** Opening Exercise data block **

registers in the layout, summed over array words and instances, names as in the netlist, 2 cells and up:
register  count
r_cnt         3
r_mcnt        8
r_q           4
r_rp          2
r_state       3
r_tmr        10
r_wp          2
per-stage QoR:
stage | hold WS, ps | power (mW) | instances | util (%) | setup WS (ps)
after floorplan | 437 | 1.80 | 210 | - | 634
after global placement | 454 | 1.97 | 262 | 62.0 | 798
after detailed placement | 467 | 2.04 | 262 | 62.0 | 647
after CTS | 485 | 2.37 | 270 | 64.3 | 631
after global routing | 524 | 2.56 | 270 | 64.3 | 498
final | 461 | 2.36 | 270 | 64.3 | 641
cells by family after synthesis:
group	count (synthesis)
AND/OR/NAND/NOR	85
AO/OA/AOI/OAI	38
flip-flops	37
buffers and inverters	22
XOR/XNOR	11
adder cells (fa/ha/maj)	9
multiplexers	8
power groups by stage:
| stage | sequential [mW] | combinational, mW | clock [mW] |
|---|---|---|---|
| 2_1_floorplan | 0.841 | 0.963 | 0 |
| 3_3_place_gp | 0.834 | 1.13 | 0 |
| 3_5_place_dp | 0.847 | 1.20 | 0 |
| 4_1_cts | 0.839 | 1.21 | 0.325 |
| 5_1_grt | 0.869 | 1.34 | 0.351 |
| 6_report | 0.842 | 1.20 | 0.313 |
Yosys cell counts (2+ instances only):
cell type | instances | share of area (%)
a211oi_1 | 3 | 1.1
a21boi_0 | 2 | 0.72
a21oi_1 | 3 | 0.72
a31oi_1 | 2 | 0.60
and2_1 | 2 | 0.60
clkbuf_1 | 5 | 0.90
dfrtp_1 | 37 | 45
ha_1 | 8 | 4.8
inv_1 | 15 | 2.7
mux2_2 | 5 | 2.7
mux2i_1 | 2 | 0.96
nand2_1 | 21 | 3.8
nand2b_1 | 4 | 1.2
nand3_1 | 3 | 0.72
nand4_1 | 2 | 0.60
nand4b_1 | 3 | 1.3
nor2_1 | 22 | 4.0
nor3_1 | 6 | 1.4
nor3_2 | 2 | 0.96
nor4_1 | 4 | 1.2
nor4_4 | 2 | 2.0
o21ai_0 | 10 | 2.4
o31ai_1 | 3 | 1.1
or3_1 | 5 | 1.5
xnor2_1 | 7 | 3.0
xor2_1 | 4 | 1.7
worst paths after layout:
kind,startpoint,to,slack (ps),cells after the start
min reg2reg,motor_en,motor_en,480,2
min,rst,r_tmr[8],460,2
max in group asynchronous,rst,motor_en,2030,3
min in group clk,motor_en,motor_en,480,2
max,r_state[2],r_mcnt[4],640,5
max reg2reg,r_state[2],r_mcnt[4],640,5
`src/rtl/aes_pkg.sv`:
```
// Shared AES constants, key-schedule state encoding and the round-constant table.
package aes_pkg;

  localparam int AES_NK     = 4;
  localparam int AES_NR_MAX = 10;

  typedef enum logic [1:0] {
    IDLE   = 2'd0,
    EXPAND = 2'd1,
    DONE   = 2'd2
  } ks_state_e;

  // Rcon[rnd] top byte; rounds outside 1..10 contribute nothing.
  function automatic logic [7:0] rcon(input logic [3:0] rnd);
    case (rnd)
      4'd1:    rcon = 8'h01;
      4'd2:    rcon = 8'h02;
      4'd3:    rcon = 8'h04;
      4'd4:    rcon = 8'h08;
      4'd5:    rcon = 8'h10;
      4'd6:    rcon = 8'h20;
      4'd7:    rcon = 8'h40;
      4'd8:    rcon = 8'h80;
      4'd9:    rcon = 8'h1b;
      4'd10:   rcon = 8'h36;
      default: rcon = 8'h00;
    endcase
  endfunction

endpackage

```
`src/rtl/aes_sbox.sv`:
```
// Combinational forward AES S-box, one byte in and one byte out.
// Shared between the key schedule's SubWord and the cipher's SubBytes.
module aes_sbox
  import aes_pkg::*;
(
  input  logic [7:0] in_i,
  output logic [7:0] out_o
);

  localparam logic [0:255][7:0] SBOX = {
    8'h63, 8'h7c, 8'h77, 8'h7b, 8'hf2, 8'h6b, 8'h6f, 8'hc5, 8'h30, 8'h01, 8'h67, 8'h2b, 8'hfe, 8'hd7, 8'hab, 8'h76,
    8'hca, 8'h82, 8'hc9, 8'h7d, 8'hfa, 8'h59, 8'h47, 8'hf0, 8'had, 8'hd4, 8'ha2, 8'haf, 8'h9c, 8'ha4, 8'h72, 8'hc0,
    8'hb7, 8'hfd, 8'h93, 8'h26, 8'h36, 8'h3f, 8'hf7, 8'hcc, 8'h34, 8'ha5, 8'he5, 8'hf1, 8'h71, 8'hd8, 8'h31, 8'h15,
    8'h04, 8'hc7, 8'h23, 8'hc3, 8'h18, 8'h96, 8'h05, 8'h9a, 8'h07, 8'h12, 8'h80, 8'he2, 8'heb, 8'h27, 8'hb2, 8'h75,
    8'h09, 8'h83, 8'h2c, 8'h1a, 8'h1b, 8'h6e, 8'h5a, 8'ha0, 8'h52, 8'h3b, 8'hd6, 8'hb3, 8'h29, 8'he3, 8'h2f, 8'h84,
    8'h53, 8'hd1, 8'h00, 8'hed, 8'h20, 8'hfc, 8'hb1, 8'h5b, 8'h6a, 8'hcb, 8'hbe, 8'h39, 8'h4a, 8'h4c, 8'h58, 8'hcf,
    8'hd0, 8'hef, 8'haa, 8'hfb, 8'h43, 8'h4d, 8'h33, 8'h85, 8'h45, 8'hf9, 8'h02, 8'h7f, 8'h50, 8'h3c, 8'h9f, 8'ha8,
    8'h51, 8'ha3, 8'h40, 8'h8f, 8'h92, 8'h9d, 8'h38, 8'hf5, 8'hbc, 8'hb6, 8'hda, 8'h21, 8'h10, 8'hff, 8'hf3, 8'hd2,
    8'hcd, 8'h0c, 8'h13, 8'hec, 8'h5f, 8'h97, 8'h44, 8'h17, 8'hc4, 8'ha7, 8'h7e, 8'h3d, 8'h64, 8'h5d, 8'h19, 8'h73,
    8'h60, 8'h81, 8'h4f, 8'hdc, 8'h22, 8'h2a, 8'h90, 8'h88, 8'h46, 8'hee, 8'hb8, 8'h14, 8'hde, 8'h5e, 8'h0b, 8'hdb,
    8'he0, 8'h32, 8'h3a, 8'h0a, 8'h49, 8'h06, 8'h24, 8'h5c, 8'hc2, 8'hd3, 8'hac, 8'h62, 8'h91, 8'h95, 8'he4, 8'h79,
    8'he7, 8'hc8, 8'h37, 8'h6d, 8'h8d, 8'hd5, 8'h4e, 8'ha9, 8'h6c, 8'h56, 8'hf4, 8'hea, 8'h65, 8'h7a, 8'hae, 8'h08,
    8'hba, 8'h78, 8'h25, 8'h2e, 8'h1c, 8'ha6, 8'hb4, 8'hc6, 8'he8, 8'hdd, 8'h74, 8'h1f, 8'h4b, 8'hbd, 8'h8b, 8'h8a,
    8'h70, 8'h3e, 8'hb5, 8'h66, 8'h48, 8'h03, 8'hf6, 8'h0e, 8'h61, 8'h35, 8'h57, 8'hb9, 8'h86, 8'hc1, 8'h1d, 8'h9e,
    8'he1, 8'hf8, 8'h98, 8'h11, 8'h69, 8'hd9, 8'h8e, 8'h94, 8'h9b, 8'h1e, 8'h87, 8'he9, 8'hce, 8'h55, 8'h28, 8'hdf,
    8'h8c, 8'ha1, 8'h89, 8'h0d, 8'hbf, 8'he6, 8'h42, 8'h68, 8'h41, 8'h99, 8'h2d, 8'h0f, 8'hb0, 8'h54, 8'hbb, 8'h16
  };

  assign out_o = SBOX[in_i];

endmodule

```
`src/rtl/aes_key_schedule_seq.sv`:
```
// Iterative AES-128 key expansion: one round key per clock into a register file
// that is presented flattened as the encrypt stage's fullkeys bus.
module aes_key_schedule_seq
  import aes_pkg::*;
#(
  parameter int Nk = AES_NK,
  parameter int Nr = AES_NR_MAX
) (
  input  logic                   clk,
  input  logic                   rst,
  input  logic [127:0]           key,
  input  logic                   key_valid,
  output logic                   key_ready,
  output logic [128*(Nr+1)-1:0]  fullkeys,
  output logic                   keys_valid,
  output logic                   busy
);

  if (Nk != 4) begin : g_bad_nk
    $error("aes_key_schedule_seq: only Nk=4 (AES-128) is supported");
  end
  if (Nr < 1 || Nr > AES_NR_MAX) begin : g_bad_nr
    $error("aes_key_schedule_seq: Nr must be within 1..10");
  end

  ks_state_e    state_q;
  logic [3:0]   rnd_q;
  logic [127:0] rk_q [Nr+1];
  logic         keyReady_q;
  logic         keysValid_q;
  logic         busy_q;

  logic [127:0] prevKey;
  logic [127:0] nextRoundKey_d;
  logic [31:0]  rotWord;
  logic [31:0]  subWord;
  logic [31:0]  temp;
  logic [31:0]  n0, n1, n2, n3;

  // Slot rnd-1 feeds the round step; rnd never exceeds Nr while expanding.
  always_comb begin
    prevKey = rk_q[0];
    for (int i = 1; i < Nr; i++) begin
      if (rnd_q == 4'(i + 1)) prevKey = rk_q[i];
    end
  end

  assign rotWord = {prevKey[23:0], prevKey[31:24]};

  for (genvar g = 0; g < 4; g++) begin : g_subword
    aes_sbox u_sbox (
      .in_i  (rotWord[8*g +: 8]),
      .out_o (subWord[8*g +: 8])
    );
  end

  always_comb begin
    temp           = subWord ^ {rcon(rnd_q), 24'h0};
    n0             = prevKey[127:96] ^ temp;
    n1             = prevKey[95:64]  ^ n0;
    n2             = prevKey[63:32]  ^ n1;
    n3             = prevKey[31:0]   ^ n2;
    nextRoundKey_d = {n0, n1, n2, n3};
  end

  // Accepting a key reloads slot 0 and clears the rest so stale rounds never leak.
  always_ff @(posedge clk) begin
    if (rst) begin
      state_q     <= IDLE;
      rnd_q       <= 4'd0;
      keyReady_q  <= 1'b1;
      keysValid_q <= 1'b0;
      busy_q      <= 1'b0;
      for (int i = 0; i <= Nr; i++) rk_q[i] <= '0;
    end else begin
      case (state_q)
        IDLE, DONE: begin
          if (key_valid && keyReady_q) begin
            rk_q[0] <= key;
            for (int i = 1; i <= Nr; i++) rk_q[i] <= '0;
            rnd_q       <= 4'd1;
            state_q     <= EXPAND;
            keyReady_q  <= 1'b0;
            keysValid_q <= 1'b0;
            busy_q      <= 1'b1;
          end
        end
        EXPAND: begin
          for (int i = 1; i <= Nr; i++) begin
            if (rnd_q == 4'(i)) rk_q[i] <= nextRoundKey_d;
          end
          rnd_q <= rnd_q + 4'd1;
          if (rnd_q == 4'(Nr)) begin
            state_q     <= DONE;
            keysValid_q <= 1'b1;
            keyReady_q  <= 1'b1;
            busy_q      <= 1'b0;
          end
        end
        default: state_q <= IDLE;
      endcase
    end
  end

  for (genvar g = 0; g <= Nr; g++) begin : g_flatten
    assign fullkeys[128*(Nr+1-g)-1 -: 128] = rk_q[g];
  end

  assign key_ready  = keyReady_q;
  assign keys_valid = keysValid_q;
  assign busy       = busy_q;

endmodule

```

** Closing Exercise data block **

**Exercise goal**
Please give back, exactly as it stands above, the stretch from the line with "nor2_1 | 22 | 4.0" through the line with "min,rst,r_tmr[8],460,2", and no line outside it.

**Reply**
nor2_1 | 22 | 4.0
nor3_1 | 6 | 1.4
nor3_2 | 2 | 0.96
nor4_1 | 4 | 1.2
nor4_4 | 2 | 2.0
o21ai_0 | 10 | 2.4
o31ai_1 | 3 | 1.1
or3_1 | 5 | 1.5
xnor2_1 | 7 | 3.0
xor2_1 | 4 | 1.7
worst paths after layout:
kind,startpoint,to,slack (ps),cells after the start
min reg2reg,motor_en,motor_en,480,2
min,rst,r_tmr[8],460,2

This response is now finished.